• Task description
Check each line of the records below and collect those that include the word "layout".

• Data to use

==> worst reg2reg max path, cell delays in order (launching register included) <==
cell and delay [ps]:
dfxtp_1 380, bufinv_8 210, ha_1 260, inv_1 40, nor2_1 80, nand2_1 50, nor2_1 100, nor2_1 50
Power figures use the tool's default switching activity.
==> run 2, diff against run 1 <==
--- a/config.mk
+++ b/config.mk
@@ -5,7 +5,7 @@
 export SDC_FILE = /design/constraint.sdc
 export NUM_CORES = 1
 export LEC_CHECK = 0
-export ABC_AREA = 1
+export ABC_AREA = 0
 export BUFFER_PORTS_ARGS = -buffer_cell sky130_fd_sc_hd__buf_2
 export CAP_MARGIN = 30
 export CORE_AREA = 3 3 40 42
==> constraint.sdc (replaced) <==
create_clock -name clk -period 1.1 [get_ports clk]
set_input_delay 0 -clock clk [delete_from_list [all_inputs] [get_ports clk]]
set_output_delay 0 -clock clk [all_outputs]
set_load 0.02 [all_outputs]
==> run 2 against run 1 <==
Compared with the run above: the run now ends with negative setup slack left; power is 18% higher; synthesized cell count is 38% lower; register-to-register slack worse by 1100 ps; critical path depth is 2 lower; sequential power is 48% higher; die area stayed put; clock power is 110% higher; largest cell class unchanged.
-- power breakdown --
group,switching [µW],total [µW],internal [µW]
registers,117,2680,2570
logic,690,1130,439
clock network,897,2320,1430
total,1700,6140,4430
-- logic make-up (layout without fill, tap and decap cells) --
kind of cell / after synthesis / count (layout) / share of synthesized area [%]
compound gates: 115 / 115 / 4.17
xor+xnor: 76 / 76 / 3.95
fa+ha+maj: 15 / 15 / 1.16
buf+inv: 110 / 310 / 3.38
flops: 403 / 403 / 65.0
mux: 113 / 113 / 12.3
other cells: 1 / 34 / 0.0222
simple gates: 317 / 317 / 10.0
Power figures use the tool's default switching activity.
## src/verilog/usb_tx_cfg_pkg.sv

```systemverilog
/*
  Implementation constants of the transmit subsystem: bit timing at
  48 MHz, buffer depth and the counter types derived from them
*/
package usb_tx_cfg_pkg;

  // 48 MHz system clock over 12 Mb/s full speed
  localparam int unsigned CLKS_PER_BIT = 4;

  // Transmit buffer size in bytes
  localparam int unsigned FIFO_DEPTH = 16;

  localparam int unsigned FIFO_PTR_W = $clog2(FIFO_DEPTH);
  localparam int unsigned FIFO_CNT_W = $clog2(FIFO_DEPTH + 1);
  localparam int unsigned BIT_CNT_W  = $clog2(CLKS_PER_BIT);

  typedef logic [FIFO_PTR_W-1:0] fifo_ptr_t;
  typedef logic [FIFO_CNT_W-1:0] fifo_cnt_t;
  typedef logic [BIT_CNT_W-1:0]  bit_cnt_t;

endpackage

```

## src/verilog/usb_pkg.sv

```systemverilog
/*
  USB protocol definitions: PID, byte and CRC16 types, the line-state
  struct driven to the transceiver and the fixed bit patterns of a packet
*/
package usb_pkg;

  typedef logic [3:0]  usb_pid_t;
  typedef logic [7:0]  usb_byte_t;
  typedef logic [15:0] usb_crc16_t;

  // Line state towards the transceiver, d mirrors D+
  typedef struct packed {
    logic oe;
    logic d;
    logic se0;
    logic dp;
    logic dn;
  } usb_line_t;

  // DATA0, DATA1, DATA2 and MDATA all end in these two bits
  localparam logic [1:0] PID_DATA_TYPE = 2'b11;

  // CRC16 x^16 + x^15 + x^2 + 1
  localparam usb_crc16_t CRC16_POLY = 16'h8005;
  localparam usb_crc16_t CRC16_INIT = 16'hFFFF;

  // Seven zeros then a one, sent LSB first
  localparam usb_byte_t SYNC_BYTE = 8'b1000_0000;

  // Ones in a row before a zero is stuffed
  localparam int unsigned STUFF_RUN = 6;

endpackage
```

## src/verilog/usb_tx_top.sv

```systemverilog
/*
  USB full-speed transmit subsystem: bit timer, transmit buffer and
  packet serializer
*/
`timescale 1ns/100ps

module usb_tx_top
  import usb_pkg::*;
(
  input  logic      clk_i,
  input  logic      rst_ni,
  input  logic      link_reset_i,
  input  logic      cfg_pinflip_i,
  input  logic      osc_test_i,
  input  logic      wr_valid_i,
  input  usb_byte_t wr_data_i,
  input  logic      pkt_start_i,
  input  usb_pid_t  pid_i,
  output logic      wr_full_o,
  output logic      pkt_end_o,
  output usb_line_t line_o
);

  logic      bit_strobe;
  logic      tx_data_avail;
  logic      tx_data_get;
  usb_byte_t tx_data;

  // Bit pace, realigned on link reset
  usb_bit_timer i_usb_bit_timer (
    .clk_i        (clk_i),
    .rst_ni       (rst_ni),
    .link_reset_i (link_reset_i),
    .bit_strobe_o (bit_strobe)
  );

  // Payload bytes from the host
  usb_tx_fifo i_usb_tx_fifo (
    .clk_i        (clk_i),
    .rst_ni       (rst_ni),
    .link_reset_i (link_reset_i),
    .wr_valid_i   (wr_valid_i),
    .wr_data_i    (wr_data_i),
    .rd_get_i     (tx_data_get),
    .rd_avail_o   (tx_data_avail),
    .rd_data_o    (tx_data),
    .full_o       (wr_full_o)
  );

  usb_fs_tx i_usb_fs_tx (
    .clk_i           (clk_i),
    .rst_ni          (rst_ni),
    .link_reset_i    (link_reset_i),
    .cfg_pinflip_i   (cfg_pinflip_i),
    .osc_test_i      (osc_test_i),
    .bit_strobe_i    (bit_strobe),
    .pkt_start_i     (pkt_start_i),
    .pid_i           (pid_i),
    .tx_data_avail_i (tx_data_avail),
    .tx_data_i       (tx_data),
    .tx_data_get_o   (tx_data_get),
    .pkt_end_o       (pkt_end_o),
    .line_o          (line_o)
  );

endmodule

```

## src/verilog/usb_fs_tx.sv

```systemverilog
/*
  Full-speed packet serializer: sync, PID, payload and CRC16 with bit
  stuffing and NRZI, EOP generation, pin flip and oscillator test mode
*/
`timescale 1ns/100ps

module usb_fs_tx
  import usb_pkg::*;
(
  input  logic      clk_i,
  input  logic      rst_ni,
  input  logic      link_reset_i,
  input  logic      cfg_pinflip_i,
  input  logic      osc_test_i,
  input  logic      bit_strobe_i,
  input  logic      pkt_start_i,
  input  usb_pid_t  pid_i,
  input  logic      tx_data_avail_i,
  input  usb_byte_t tx_data_i,
  output logic      tx_data_get_o,
  output logic      pkt_end_o,
  output usb_line_t line_o
);

  typedef enum logic [2:0] {Idle, Sync, Pid, DataOrCrc0, Crc1, Eop, OscTest} state_e;
  typedef enum logic [1:0] {OsIdle, OsWaitByte, OsTransmit} out_state_e;

  // Idle J with the bus released
  localparam usb_line_t LINE_RESET = '{oe: 1'b0, d: 1'b1, se0: 1'b0, dp: 1'b1, dn: 1'b0};

  state_e               state_q, state_d;
  out_state_e           out_state_q, out_state_d;
  usb_pid_t             pid_q;
  usb_byte_t            data_sr_q, data_sr_d;
  logic [7:0]           oe_sr_q, oe_sr_d;
  logic [7:0]           se0_sr_q, se0_sr_d;
  logic                 payload_q, payload_d;
  logic                 get_q, get_d;
  logic                 byte_strobe_q, byte_strobe_d;
  logic [2:0]           bit_cnt_q, bit_cnt_d;
  logic [STUFF_RUN-2:0] hist_q, hist_d;
  logic [STUFF_RUN-1:0] hist;
  logic                 bitstuff;
  logic                 stuffed_q;
  usb_crc16_t           crc_q, crc_d;
  usb_byte_t            crc_byte0, crc_byte1;
  logic                 crc_fb;
  logic                 test_start;
  logic                 ser_data, ser_oe, ser_se0;
  logic                 nrzi_en;
  logic                 nrzi_q, nrzi_d;
  logic                 oe_d, se0_d;
  logic [2:0]           eop_q, eop_d;
  usb_line_t            line_q, line_d, line_idle;

  // PID is captured with the start pulse
  always_ff @(posedge clk_i or negedge rst_ni) begin
    if (!rst_ni) begin
      pid_q <= '0;
    end else if (link_reset_i) begin
      pid_q <= '0;
    end else if (pkt_start_i) begin
      pid_q <= pid_i;
    end
  end

  assign ser_data = data_sr_q[0];
  assign ser_oe   = oe_sr_q[0];
  assign ser_se0  = se0_sr_q[0];

  // Current bit plus the ones before it
  assign hist     = {ser_data, hist_q};
  assign bitstuff = &hist;

  // Third EOP bit, the final J
  assign pkt_end_o = bit_strobe_i && (se0_sr_q[1:0] == 2'b01);

  // Remainder inverted, high bit first on the wire
  always_comb begin
    for (int i = 0; i < 8; i++) begin
      crc_byte0[i] = ~crc_q[15 - i];
      crc_byte1[i] = ~crc_q[7 - i];
    end
  end

  //////////////////////////////////////////////////////////////////////////
  // Packet FSM and shift registers
  //////////////////////////////////////////////////////////////////////////

  always_comb begin
    state_d    = state_q;
    data_sr_d  = data_sr_q;
    oe_sr_d    = oe_sr_q;
    se0_sr_d   = se0_sr_q;
    payload_d  = payload_q;
    get_d      = 1'b0;
    hist_d     = hist_q;
    bit_cnt_d  = bit_cnt_q;
    test_start = 1'b0;

    unique case (state_q)
      Idle: begin
        if (osc_test_i) begin
          state_d    = OscTest;
          test_start = 1'b1;
        end else if (pkt_start_i) begin
          state_d = Sync;
        end
      end
      Sync: begin
        if (byte_strobe_q) begin
          state_d   = Pid;
          data_sr_d = SYNC_BYTE;
          oe_sr_d   = 8'hFF;
          se0_sr_d  = 8'h00;
        end
      end
      Pid: begin
        if (byte_strobe_q) begin
          // Tokens and handshakes go straight to EOP
          state_d   = (pid_q[1:0] == PID_DATA_TYPE) ? DataOrCrc0 : Eop;
          data_sr_d = {~pid_q, pid_q};
          oe_sr_d   = 8'hFF;
          se0_sr_d  = 8'h00;
        end
      end
      DataOrCrc0: begin
        if (byte_strobe_q) begin
          oe_sr_d  = 8'hFF;
          se0_sr_d = 8'h00;
          if (tx_data_avail_i) begin
            payload_d = 1'b1;
            get_d     = 1'b1;
            data_sr_d = tx_data_i;
          end else begin
            // Empty buffer closes the payload
            state_d   = Crc1;
            payload_d = 1'b0;
            data_sr_d = crc_byte0;
          end
        end
      end
      Crc1: begin
        if (byte_strobe_q) begin
          state_d   = Eop;
          data_sr_d = crc_byte1;
          oe_sr_d   = 8'hFF;
          se0_sr_d  = 8'h00;
        end
      end
      Eop: begin
        if (byte_strobe_q) begin
          // SE0, SE0, J then release
          state_d   = Idle;
          data_sr_d = '0;
          oe_sr_d   = 8'b0000_0111;
          se0_sr_d  = 8'b0000_0111;
        end
      end
      OscTest: begin
        if (byte_strobe_q) begin
          if (!osc_test_i) begin
            state_d = Idle;
            oe_sr_d = 8'h00;
          end else begin
            // All zeros toggle the line every bit
            data_sr_d = 8'h00;
            oe_sr_d   = 8'hFF;
            se0_sr_d  = 8'h00;
          end
        end
      end
      default: state_d = Idle;
    endcase

    // One idle bit time ahead of sync
    if (pkt_start_i) begin
      bit_cnt_d = 3'd7;
      hist_d    = '0;
    end else if (bit_strobe_i) begin
      hist_d = hist[STUFF_RUN-1:1];
      if (bitstuff) begin
        // Hold the byte and send a zero next
        data_sr_d[0] = 1'b0;
      end else begin
        bit_cnt_d = bit_cnt_q + 1'b1;
        data_sr_d = data_sr_q >> 1;
        oe_sr_d   = oe_sr_q >> 1;
        se0_sr_d  = se0_sr_q >> 1;
      end
    end
  end

  assign byte_strobe_d = bit_strobe_i && !bitstuff && !pkt_start_i && (bit_cnt_q == 3'd0);

  // CRC16 over payload bits, stuffed zeros skipped
  assign crc_fb = ser_data ^ crc_q[15];

  always_comb begin
    crc_d = crc_q;
    if (pkt_start_i) begin
      crc_d = CRC16_INIT;
    end else if (bit_strobe_i && payload_q && !stuffed_q) begin
      crc_d = {crc_q[14:0], 1'b0} ^ ({16{crc_fb}} & CRC16_POLY);
    end
  end

  always_ff @(posedge clk_i or negedge rst_ni) begin
    if (!rst_ni) begin
      state_q       <= Idle;
      data_sr_q     <= '0;
      oe_sr_q       <= '0;
      se0_sr_q      <= '0;
      payload_q     <= 1'b0;
      get_q         <= 1'b0;
      byte_strobe_q <= 1'b0;
      hist_q        <= '0;
      bit_cnt_q     <= '0;
      stuffed_q     <= 1'b0;
      crc_q         <= CRC16_INIT;
    end else if (link_reset_i) begin
      state_q       <= Idle;
      data_sr_q     <= '0;
      oe_sr_q       <= '0;
      se0_sr_q      <= '0;
      payload_q     <= 1'b0;
      get_q         <= 1'b0;
      byte_strobe_q <= 1'b0;
      hist_q        <= '0;
      bit_cnt_q     <= '0;
      stuffed_q     <= 1'b0;
      crc_q         <= CRC16_INIT;
    end else begin
      state_q       <= state_d;
      data_sr_q     <= data_sr_d;
      oe_sr_q       <= oe_sr_d;
      se0_sr_q      <= se0_sr_d;
      payload_q     <= payload_d;
      get_q         <= get_d;
      byte_strobe_q <= byte_strobe_d;
      hist_q        <= hist_d;
      bit_cnt_q     <= bit_cnt_d;
      crc_q         <= crc_d;
      // Marks the bit on the line as a stuffed zero
      if (pkt_start_i) begin
        stuffed_q <= 1'b0;
      end else if (bit_strobe_i) begin
        stuffed_q <= bitstuff;
      end
    end
  end

  assign tx_data_get_o = get_q;

  //////////////////////////////////////////////////////////////////////////
  // NRZI coding and bus drive
  //////////////////////////////////////////////////////////////////////////

  always_comb begin
    out_state_d = out_state_q;
    nrzi_en     = 1'b0;
    unique case (out_state_q)
      OsIdle: begin
        if (pkt_start_i || test_start) begin
          out_state_d = OsWaitByte;
        end
      end
      OsWaitByte: begin
        if (byte_strobe_q) begin
          out_state_d = OsTransmit;
        end
      end
      OsTransmit: begin
        nrzi_en = 1'b1;
        if (bit_strobe_i && !ser_oe) begin
          out_state_d = OsIdle;
        end
      end
      default: out_state_d = OsIdle;
    endcase
  end

  always_comb begin
    nrzi_d = nrzi_q;
    oe_d   = line_q.oe;
    se0_d  = line_q.se0;
    eop_d  = eop_q;
    if (pkt_start_i) begin
      // Start from J so sync opens with K
      nrzi_d = 1'b1;
      eop_d  = 3'b100;
    end else if (bit_strobe_i && nrzi_en) begin
      oe_d = ser_oe;
      if (ser_se0) begin
        eop_d = eop_q >> 1;
        if (eop_q[0]) begin
          nrzi_d = 1'b1;
          se0_d  = 1'b0;
        end else begin
          se0_d = 1'b1;
        end
      end else if (!ser_data) begin
        nrzi_d = ~nrzi_q;
      end
      // Released bus rests in J
      if (!oe_d) begin
        nrzi_d = 1'b1;
      end
    end
  end

  always_comb begin
    line_d.oe  = oe_d;
    line_d.se0 = se0_d;
    line_d.dp  = (nrzi_d ^ cfg_pinflip_i) & ~se0_d;
    line_d.dn  = (~nrzi_d ^ cfg_pinflip_i) & ~se0_d;
    line_d.d   = line_d.dp;
  end

  always_comb begin
    line_idle.oe  = 1'b0;
    line_idle.se0 = 1'b0;
    line_idle.dp  = ~cfg_pinflip_i;
    line_idle.dn  = cfg_pinflip_i;
    line_idle.d   = ~cfg_pinflip_i;
  end

  always_ff @(posedge clk_i or negedge rst_ni) begin
    if (!rst_ni) begin
      out_state_q <= OsIdle;
      nrzi_q      <= 1'b1;
      eop_q       <= '0;
      line_q      <= LINE_RESET;
    end else if (link_reset_i) begin
      out_state_q <= OsIdle;
      nrzi_q      <= 1'b1;
      eop_q       <= '0;
      line_q      <= line_idle;
    end else begin
      out_state_q <= out_state_d;
      nrzi_q      <= nrzi_d;
      eop_q       <= eop_d;
      line_q      <= line_d;
    end
  end

  assign line_o = line_q;

endmodule

```

## src/verilog/usb_tx_fifo.sv

```systemverilog
/*
  Transmit byte buffer: circular storage between the host write strobe
  and the serializer get pulse, flushed by link reset
*/
`timescale 1ns/100ps

module usb_tx_fifo
  import usb_pkg::*;
  import usb_tx_cfg_pkg::*;
(
  input  logic      clk_i,
  input  logic      rst_ni,
  input  logic      link_reset_i,
  input  logic      wr_valid_i,
  input  usb_byte_t wr_data_i,
  input  logic      rd_get_i,
  output logic      rd_avail_o,
  output usb_byte_t rd_data_o,
  output logic      full_o
);

  localparam fifo_ptr_t LAST_PTR = fifo_ptr_t'(FIFO_DEPTH - 1);
  localparam fifo_cnt_t FULL_CNT = fifo_cnt_t'(FIFO_DEPTH);

  usb_byte_t mem_q [FIFO_DEPTH];
  fifo_ptr_t wr_ptr_q;
  fifo_ptr_t rd_ptr_q;
  fifo_cnt_t cnt_q;
  logic      push;
  logic      pop;

  assign full_o     = (cnt_q == FULL_CNT);
  assign rd_avail_o = (cnt_q != '0);

  // Writes into a full buffer are dropped
  assign push = wr_valid_i && !full_o;
  assign pop  = rd_get_i && rd_avail_o;

  // Byte storage
  always_ff @(posedge clk_i) begin
    if (push) begin
      mem_q[wr_ptr_q] <= wr_data_i;
    end
  end

  always_ff @(posedge clk_i or negedge rst_ni) begin
    if (!rst_ni) begin
      wr_ptr_q <= '0;
      rd_ptr_q <= '0;
      cnt_q    <= '0;
    end else if (link_reset_i) begin
      wr_ptr_q <= '0;
      rd_ptr_q <= '0;
      cnt_q    <= '0;
    end else begin
      if (push) begin
        wr_ptr_q <= (wr_ptr_q == LAST_PTR) ? '0 : wr_ptr_q + 1'b1;
      end
      if (pop) begin
        rd_ptr_q <= (rd_ptr_q == LAST_PTR) ? '0 : rd_ptr_q + 1'b1;
      end
      // Occupancy only moves when exactly one side is active
      case ({push, pop})
        2'b10:   cnt_q <= cnt_q + 1'b1;
        2'b01:   cnt_q <= cnt_q - 1'b1;
        default: cnt_q <= cnt_q;
      endcase
    end
  end

  // Oldest byte, next one shows the clock after a pop
  assign rd_data_o = mem_q[rd_ptr_q];

endmodule

```

## src/verilog/usb_bit_timer.sv

```systemverilog
/*
  Free-running bit timer, one strobe per full-speed bit time
*/
`timescale 1ns/100ps

module usb_bit_timer
  import usb_tx_cfg_pkg::*;
(
  input  logic clk_i,
  input  logic rst_ni,
  input  logic link_reset_i,
  output logic bit_strobe_o
);

  localparam bit_cnt_t LAST_CNT = bit_cnt_t'(CLKS_PER_BIT - 1);

  bit_cnt_t cnt_q;

  // Link reset restarts the phase so the first strobe lands 4 clocks later
  always_ff @(posedge clk_i or negedge rst_ni) begin
    if (!rst_ni) begin
      cnt_q <= '0;
    end else if (link_reset_i) begin
      cnt_q <= '0;
    end else if (cnt_q == LAST_CNT) begin
      cnt_q <= '0;
    end else begin
      cnt_q <= cnt_q + 1'b1;
    end
  end

  // Strobe in the last clock of each bit
  assign bit_strobe_o = (cnt_q == LAST_CNT);

endmodule

```

## config.mk

```make
export PLATFORM = sky130hd
export DESIGN_NAME = usb_tx_top
export DESIGN_NICKNAME = d
export VERILOG_FILES = /design/src/verilog/usb_tx_cfg_pkg.sv /design/src/verilog/usb_pkg.sv /design/src/verilog/usb_tx_top.sv /design/src/verilog/usb_fs_tx.sv /design/src/verilog/usb_tx_fifo.sv /design/src/verilog/usb_bit_timer.sv
export SDC_FILE = /design/constraint.sdc
export NUM_CORES = 1
export LEC_CHECK = 0
export ABC_AREA = 1
export BUFFER_PORTS_ARGS = -buffer_cell sky130_fd_sc_hd__buf_2
export CAP_MARGIN = 20
export CORE_ASPECT_RATIO = 0.5
export CORE_MARGIN = 4
export CORE_UTILIZATION = 45
export CTS_BUF_LIST = sky130_fd_sc_hd__clkbuf_8
export DETAILED_ROUTE_END_ITERATION = 8
export PLACE_DENSITY = 0.67
export SYNTH_ARGS = -nofsm -noshare
export SYNTH_HDL_FRONTEND = slang
export SYNTH_SLANG_ARGS = --single-unit
```

## constraint.sdc

```tcl
create_clock -name clk_i -period 2.1 [get_ports clk_i]
set_input_delay 0.315 -clock clk_i [delete_from_list [all_inputs] [get_ports clk_i]]
set_output_delay 0.315 -clock clk_i [all_outputs]
set_load 0.1 [all_outputs]
```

• Expected answer
-- logic make-up (layout without fill, tap and decap cells) --
kind of cell / after synthesis / count (layout) / share of synthesized area [%]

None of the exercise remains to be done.